> INFORMATION SUPPLIED
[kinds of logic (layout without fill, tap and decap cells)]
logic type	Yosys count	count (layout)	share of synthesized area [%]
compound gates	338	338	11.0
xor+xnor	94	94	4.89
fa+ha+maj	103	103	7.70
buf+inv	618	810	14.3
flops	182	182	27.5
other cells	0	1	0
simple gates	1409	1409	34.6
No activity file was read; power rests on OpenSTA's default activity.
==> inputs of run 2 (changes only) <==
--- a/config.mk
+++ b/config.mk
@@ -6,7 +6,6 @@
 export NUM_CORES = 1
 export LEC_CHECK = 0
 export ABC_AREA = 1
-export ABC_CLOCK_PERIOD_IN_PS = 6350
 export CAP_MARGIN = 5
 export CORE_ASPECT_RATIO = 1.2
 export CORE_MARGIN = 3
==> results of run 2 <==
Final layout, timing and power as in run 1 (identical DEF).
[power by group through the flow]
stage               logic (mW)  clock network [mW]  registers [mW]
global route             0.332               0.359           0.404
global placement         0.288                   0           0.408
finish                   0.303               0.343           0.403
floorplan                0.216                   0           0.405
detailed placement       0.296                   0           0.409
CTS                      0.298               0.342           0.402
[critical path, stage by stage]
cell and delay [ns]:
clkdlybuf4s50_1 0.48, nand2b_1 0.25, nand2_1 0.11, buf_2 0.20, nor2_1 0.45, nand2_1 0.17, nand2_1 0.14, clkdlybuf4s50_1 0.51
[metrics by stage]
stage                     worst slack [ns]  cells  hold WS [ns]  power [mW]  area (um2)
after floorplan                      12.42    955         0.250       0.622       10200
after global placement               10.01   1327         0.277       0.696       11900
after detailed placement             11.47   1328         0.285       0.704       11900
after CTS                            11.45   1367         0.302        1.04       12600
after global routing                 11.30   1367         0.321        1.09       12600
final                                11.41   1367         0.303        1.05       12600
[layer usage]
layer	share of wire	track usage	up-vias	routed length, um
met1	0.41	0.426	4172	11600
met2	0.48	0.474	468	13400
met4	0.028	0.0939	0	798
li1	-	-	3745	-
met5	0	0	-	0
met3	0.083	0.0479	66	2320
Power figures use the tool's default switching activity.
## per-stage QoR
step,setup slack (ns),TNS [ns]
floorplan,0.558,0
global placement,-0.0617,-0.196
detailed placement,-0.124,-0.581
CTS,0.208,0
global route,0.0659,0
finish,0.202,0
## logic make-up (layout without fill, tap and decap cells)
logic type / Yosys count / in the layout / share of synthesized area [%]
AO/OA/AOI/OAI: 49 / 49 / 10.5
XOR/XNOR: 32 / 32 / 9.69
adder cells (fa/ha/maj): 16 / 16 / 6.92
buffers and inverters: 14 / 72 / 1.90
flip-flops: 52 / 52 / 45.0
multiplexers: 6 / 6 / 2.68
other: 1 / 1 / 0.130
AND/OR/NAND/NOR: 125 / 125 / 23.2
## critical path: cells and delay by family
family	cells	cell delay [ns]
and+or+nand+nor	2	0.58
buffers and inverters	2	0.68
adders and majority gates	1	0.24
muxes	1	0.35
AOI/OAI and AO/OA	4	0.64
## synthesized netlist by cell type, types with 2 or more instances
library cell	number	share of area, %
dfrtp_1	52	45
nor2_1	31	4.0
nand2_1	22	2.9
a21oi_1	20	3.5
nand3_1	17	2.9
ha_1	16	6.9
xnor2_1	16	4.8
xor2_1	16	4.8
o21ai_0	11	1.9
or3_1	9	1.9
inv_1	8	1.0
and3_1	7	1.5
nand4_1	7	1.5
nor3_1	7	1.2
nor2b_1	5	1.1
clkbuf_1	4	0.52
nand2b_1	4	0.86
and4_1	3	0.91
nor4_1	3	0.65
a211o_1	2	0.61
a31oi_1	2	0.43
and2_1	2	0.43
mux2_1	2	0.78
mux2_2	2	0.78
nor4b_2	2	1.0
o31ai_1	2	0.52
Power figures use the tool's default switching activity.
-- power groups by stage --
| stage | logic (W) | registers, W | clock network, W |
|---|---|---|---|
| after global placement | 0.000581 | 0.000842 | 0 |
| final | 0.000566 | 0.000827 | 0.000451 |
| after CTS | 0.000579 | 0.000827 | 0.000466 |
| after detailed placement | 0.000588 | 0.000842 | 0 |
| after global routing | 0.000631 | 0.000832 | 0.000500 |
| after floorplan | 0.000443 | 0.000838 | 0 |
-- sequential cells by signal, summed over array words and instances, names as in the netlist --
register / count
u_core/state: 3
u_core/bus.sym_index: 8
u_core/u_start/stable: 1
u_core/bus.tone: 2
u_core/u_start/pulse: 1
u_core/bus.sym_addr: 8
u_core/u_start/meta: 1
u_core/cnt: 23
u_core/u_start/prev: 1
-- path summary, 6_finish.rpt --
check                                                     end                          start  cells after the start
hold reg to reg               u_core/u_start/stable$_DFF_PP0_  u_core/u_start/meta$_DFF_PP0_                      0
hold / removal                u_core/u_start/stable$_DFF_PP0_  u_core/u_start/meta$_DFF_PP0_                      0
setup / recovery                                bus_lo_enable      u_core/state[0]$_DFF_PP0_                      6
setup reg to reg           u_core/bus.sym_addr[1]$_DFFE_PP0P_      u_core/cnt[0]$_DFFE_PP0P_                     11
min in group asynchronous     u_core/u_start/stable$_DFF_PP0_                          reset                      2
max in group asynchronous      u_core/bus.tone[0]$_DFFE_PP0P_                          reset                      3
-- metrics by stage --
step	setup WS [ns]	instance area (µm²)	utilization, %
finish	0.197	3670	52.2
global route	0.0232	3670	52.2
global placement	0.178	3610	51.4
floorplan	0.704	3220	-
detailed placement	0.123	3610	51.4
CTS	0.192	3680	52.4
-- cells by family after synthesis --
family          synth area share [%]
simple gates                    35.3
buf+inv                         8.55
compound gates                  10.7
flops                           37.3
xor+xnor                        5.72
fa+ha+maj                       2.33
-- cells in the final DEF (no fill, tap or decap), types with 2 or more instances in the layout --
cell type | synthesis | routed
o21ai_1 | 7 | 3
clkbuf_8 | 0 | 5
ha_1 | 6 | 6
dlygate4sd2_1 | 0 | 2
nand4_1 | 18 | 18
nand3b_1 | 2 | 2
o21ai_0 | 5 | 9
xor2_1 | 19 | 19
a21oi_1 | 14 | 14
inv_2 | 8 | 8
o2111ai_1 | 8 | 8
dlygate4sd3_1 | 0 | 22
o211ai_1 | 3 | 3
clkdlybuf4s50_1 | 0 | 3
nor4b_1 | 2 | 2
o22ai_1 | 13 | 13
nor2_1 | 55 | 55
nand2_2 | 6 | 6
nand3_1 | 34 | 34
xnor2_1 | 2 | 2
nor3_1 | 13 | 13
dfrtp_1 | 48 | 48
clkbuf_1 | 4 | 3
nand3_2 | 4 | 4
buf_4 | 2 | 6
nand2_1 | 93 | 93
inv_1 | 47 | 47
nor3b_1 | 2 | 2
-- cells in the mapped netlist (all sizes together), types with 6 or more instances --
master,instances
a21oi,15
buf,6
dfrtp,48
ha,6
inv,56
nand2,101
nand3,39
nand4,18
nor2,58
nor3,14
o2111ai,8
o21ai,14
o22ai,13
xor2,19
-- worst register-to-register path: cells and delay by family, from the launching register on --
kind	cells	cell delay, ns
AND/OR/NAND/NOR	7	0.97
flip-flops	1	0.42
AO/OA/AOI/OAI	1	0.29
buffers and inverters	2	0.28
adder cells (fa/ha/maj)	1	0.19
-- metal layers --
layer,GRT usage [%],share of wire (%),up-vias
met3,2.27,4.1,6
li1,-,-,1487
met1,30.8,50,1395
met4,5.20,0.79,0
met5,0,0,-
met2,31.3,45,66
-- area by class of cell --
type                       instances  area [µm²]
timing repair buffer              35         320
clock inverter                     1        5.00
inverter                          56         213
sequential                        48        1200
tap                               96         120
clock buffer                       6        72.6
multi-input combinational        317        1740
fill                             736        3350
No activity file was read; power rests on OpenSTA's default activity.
`src/rtl/x_alp_exit_ctrl.sv`:
```
// Multi-channel exit controller: aggregates NUM_CH exit sources under a first/all
// completion policy with a watchdog, and presents one sticky registered exit event.
//   state | meaning
//   RUN   | collecting channel exits, watchdog counting
//   DONE  | exit event latched, all outputs and done mask frozen until clear_i
module x_alp_exit_ctrl #(
  parameter int                NUM_CH       = 4,
  parameter int                DATA_W       = 32,
  parameter int                ALL_MODE     = 0,
  parameter int                TIMEOUT_W    = 32,
  parameter logic [DATA_W-1:0] TIMEOUT_CODE = '1,
  localparam int               CH_W         = (NUM_CH > 1) ? $clog2(NUM_CH) : 1
) (
  input  logic                     clk_i,
  input  logic                     rst_i,
  input  logic [NUM_CH-1:0]        ch_exit_valid_i,
  input  logic [NUM_CH*DATA_W-1:0] ch_exit_value_i,
  input  logic [TIMEOUT_W-1:0]     timeout_cycles_i,
  input  logic                     clear_i,
  output logic                     exit_valid_o,
  output logic [DATA_W-1:0]        exit_value_o,
  output logic [CH_W-1:0]          exit_ch_o,
  output logic                     exit_timeout_o,
  output logic [NUM_CH-1:0]        done_mask_o
);

  typedef enum logic {RUN, DONE} state_t;

  state_t              state_q, state_d;
  logic [NUM_CH-1:0]   done_mask_q, done_mask_d;
  logic [TIMEOUT_W-1:0] cnt_q, cnt_d;
  logic [DATA_W-1:0]   cap_q [NUM_CH];
  logic [DATA_W-1:0]   cap_d [NUM_CH];
  logic                exit_valid_q, exit_valid_d;
  logic [DATA_W-1:0]   exit_value_q, exit_value_d;
  logic [CH_W-1:0]     exit_ch_q, exit_ch_d;
  logic                exit_timeout_q, exit_timeout_d;

  logic [NUM_CH-1:0]    new_mask;
  logic [NUM_CH-1:0]    mask_nxt;
  logic [CH_W-1:0]      win_ch;
  logic [DATA_W-1:0]    win_val;
  logic [DATA_W-1:0]    eff_val;
  logic [DATA_W-1:0]    ff_val;
  logic [TIMEOUT_W-1:0] cnt_inc;
  logic                 ch_end;
  logic                 wd_fire;

  always_ff @(posedge clk_i or posedge rst_i) begin
    if (rst_i) begin
      state_q        <= RUN;
      done_mask_q    <= '0;
      cnt_q          <= '0;
      exit_valid_q   <= 1'b0;
      exit_value_q   <= '0;
      exit_ch_q      <= '0;
      exit_timeout_q <= 1'b0;
      for (int i = 0; i < NUM_CH; i++) cap_q[i] <= '0;
    end else begin
      state_q        <= state_d;
      done_mask_q    <= done_mask_d;
      cnt_q          <= cnt_d;
      exit_valid_q   <= exit_valid_d;
      exit_value_q   <= exit_value_d;
      exit_ch_q      <= exit_ch_d;
      exit_timeout_q <= exit_timeout_d;
      for (int i = 0; i < NUM_CH; i++) cap_q[i] <= cap_d[i];
    end
  end

  always_comb begin
    new_mask = '0;
    if (state_q == RUN) new_mask = ch_exit_valid_i & ~done_mask_q;
    mask_nxt = done_mask_q | new_mask;

    // Descending scans leave the lowest qualifying index as the final assignment.
    win_ch  = '0;
    win_val = '0;
    ff_val  = '0;
    eff_val = '0;
    for (int i = NUM_CH - 1; i >= 0; i--) begin
      if (new_mask[i]) begin
        win_ch  = CH_W'(i);
        win_val = ch_exit_value_i[i*DATA_W +: DATA_W];
      end
      eff_val = new_mask[i] ? ch_exit_value_i[i*DATA_W +: DATA_W] : cap_q[i];
      if (eff_val != '0) ff_val = eff_val;
    end

    if (ALL_MODE != 0) ch_end = (new_mask != '0) && (&mask_nxt);
    else               ch_end = (new_mask != '0);

    cnt_inc = cnt_q + TIMEOUT_W'(1);
    wd_fire = (timeout_cycles_i != '0) && (cnt_inc == timeout_cycles_i);

    state_d        = state_q;
    done_mask_d    = done_mask_q;
    cnt_d          = cnt_q;
    cap_d          = cap_q;
    exit_valid_d   = exit_valid_q;
    exit_value_d   = exit_value_q;
    exit_ch_d      = exit_ch_q;
    exit_timeout_d = exit_timeout_q;

    if (clear_i) begin
      state_d        = RUN;
      done_mask_d    = '0;
      cnt_d          = '0;
      exit_valid_d   = 1'b0;
      exit_value_d   = '0;
      exit_ch_d      = '0;
      exit_timeout_d = 1'b0;
      for (int i = 0; i < NUM_CH; i++) cap_d[i] = '0;
    end else if (state_q == RUN) begin
      done_mask_d = mask_nxt;
      cnt_d       = cnt_inc;
      for (int i = 0; i < NUM_CH; i++)
        if (new_mask[i]) cap_d[i] = ch_exit_value_i[i*DATA_W +: DATA_W];
      // Channel completion takes priority over a watchdog expiring in the same cycle.
      if (ch_end) begin
        state_d        = DONE;
        exit_valid_d   = 1'b1;
        exit_value_d   = (ALL_MODE != 0) ? ff_val : win_val;
        exit_ch_d      = win_ch;
        exit_timeout_d = 1'b0;
      end else if (wd_fire) begin
        state_d        = DONE;
        exit_valid_d   = 1'b1;
        exit_value_d   = TIMEOUT_CODE;
        exit_ch_d      = '0;
        exit_timeout_d = 1'b1;
      end
    end
  end

  assign exit_valid_o   = exit_valid_q;
  assign exit_value_o   = exit_value_q;
  assign exit_ch_o      = exit_ch_q;
  assign exit_timeout_o = exit_timeout_q;
  assign done_mask_o    = done_mask_q;

endmodule

```
## src/rtl/collector_port_arbiter.sv

```systemverilog
// Round-robin arbiter sharing one packet collector among NUM_PORTS local ports.
// Latches the winning flit, runs the ReqUpStr/GntUpStr handshake and aborts on timeout.
module collector_port_arbiter #(
  parameter int unsigned NUM_PORTS = 4,
  parameter int unsigned dataWidth = 32,
  parameter int unsigned PORT_W    = 2,
  parameter int unsigned TIMEOUT   = 16,
  parameter int unsigned TO_W      = 5
) (
  input  logic                           clk,
  input  logic                           reset,
  input  logic [NUM_PORTS-1:0]           ReqDnStr,
  input  logic [NUM_PORTS*dataWidth-1:0] PacketOut,
  output logic [NUM_PORTS-1:0]           GntDnStr,
  output logic [NUM_PORTS-1:0]           DnStrFull,
  output logic                           ReqUpStr,
  output logic [dataWidth-1:0]           PacketIn,
  input  logic                           GntUpStr,
  input  logic                           UpStrFull,
  output logic                           Busy,
  output logic [PORT_W-1:0]              Owner,
  output logic                           TimeoutErr
);

  typedef enum logic [1:0] {
    ST_IDLE = 2'b00,
    ST_REQ  = 2'b01,
    ST_ACK  = 2'b10,
    ST_BAD  = 2'b11
  } state_e;

  state_e                 state_q;
  logic                   req_q;
  logic                   busy_q;
  logic                   terr_q;
  logic [NUM_PORTS-1:0]   gnt_q;
  logic [NUM_PORTS-1:0]   full_q;
  logic [dataWidth-1:0]   pkt_q;
  logic [PORT_W-1:0]      owner_q;
  logic [PORT_W-1:0]      ptr_q;
  logic [TO_W-1:0]        cnt_q;

  logic [dataWidth-1:0]   flit [NUM_PORTS];
  logic                   win_found;
  logic [PORT_W-1:0]      win_idx;
  logic [NUM_PORTS-1:0]   win_mask;
  logic [NUM_PORTS-1:0]   own_mask;

  for (genvar i = 0; i < NUM_PORTS; i++) begin : g_flit
    assign flit[i] = PacketOut[i*dataWidth +: dataWidth];
  end

  // First requesting port after the round-robin pointer, wrapping modulo NUM_PORTS.
  always_comb begin
    logic [PORT_W-1:0] cand;
    win_found = 1'b0;
    win_idx   = '0;
    cand      = '0;
    for (int unsigned k = 1; k <= NUM_PORTS; k++) begin
      cand = PORT_W'((32'(ptr_q) + k) % NUM_PORTS);
      if (!win_found && ReqDnStr[cand]) begin
        win_found = 1'b1;
        win_idx   = cand;
      end
    end
  end

  always_comb begin
    win_mask          = '0;
    win_mask[win_idx] = 1'b1;
    own_mask          = '0;
    own_mask[owner_q] = 1'b1;
  end

  always_ff @(posedge clk) begin
    if (reset) begin
      state_q <= ST_IDLE;
      req_q   <= 1'b0;
      busy_q  <= 1'b0;
      terr_q  <= 1'b0;
      gnt_q   <= '0;
      full_q  <= '0;
      pkt_q   <= '0;
      owner_q <= '0;
      ptr_q   <= PORT_W'(NUM_PORTS - 1);
      cnt_q   <= '0;
    end else begin
      case (state_q)
        ST_IDLE: begin
          if (win_found && !UpStrFull) begin
            owner_q <= win_idx;
            pkt_q   <= flit[win_idx];
            req_q   <= 1'b1;
            cnt_q   <= '0;
            busy_q  <= 1'b1;
            full_q  <= ~win_mask;
            state_q <= ST_REQ;
          end
        end
        ST_REQ: begin
          cnt_q <= cnt_q + TO_W'(1);
          // A grant arriving on the final wait cycle still counts as success.
          if (GntUpStr) begin
            req_q   <= 1'b0;
            gnt_q   <= own_mask;
            ptr_q   <= owner_q;
            state_q <= ST_ACK;
          end else if (cnt_q == TO_W'(TIMEOUT - 1)) begin
            req_q   <= 1'b0;
            terr_q  <= 1'b1;
            ptr_q   <= owner_q;
            state_q <= ST_ACK;
          end
        end
        ST_ACK: begin
          gnt_q   <= '0;
          terr_q  <= 1'b0;
          busy_q  <= 1'b0;
          full_q  <= '0;
          state_q <= ST_IDLE;
        end
        default: begin
          req_q   <= 1'b0;
          gnt_q   <= '0;
          terr_q  <= 1'b0;
          busy_q  <= 1'b0;
          full_q  <= '0;
          state_q <= ST_IDLE;
        end
      endcase
    end
  end

  assign GntDnStr   = gnt_q;
  assign DnStrFull  = full_q;
  assign ReqUpStr   = req_q;
  assign PacketIn   = pkt_q;
  assign Busy       = busy_q;
  assign Owner      = owner_q;
  assign TimeoutErr = terr_q;

endmodule

```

> WHAT IS EXPECTED
Filter by the word "instances": copy every line of the data that holds it.

> RESULT OF THIS EXERCISE
## synthesized netlist by cell type, types with 2 or more instances
-- sequential cells by signal, summed over array words and instances, names as in the netlist --
-- cells in the final DEF (no fill, tap or decap), types with 2 or more instances in the layout --
-- cells in the mapped netlist (all sizes together), types with 6 or more instances --
master,instances
type                       instances  area [µm²]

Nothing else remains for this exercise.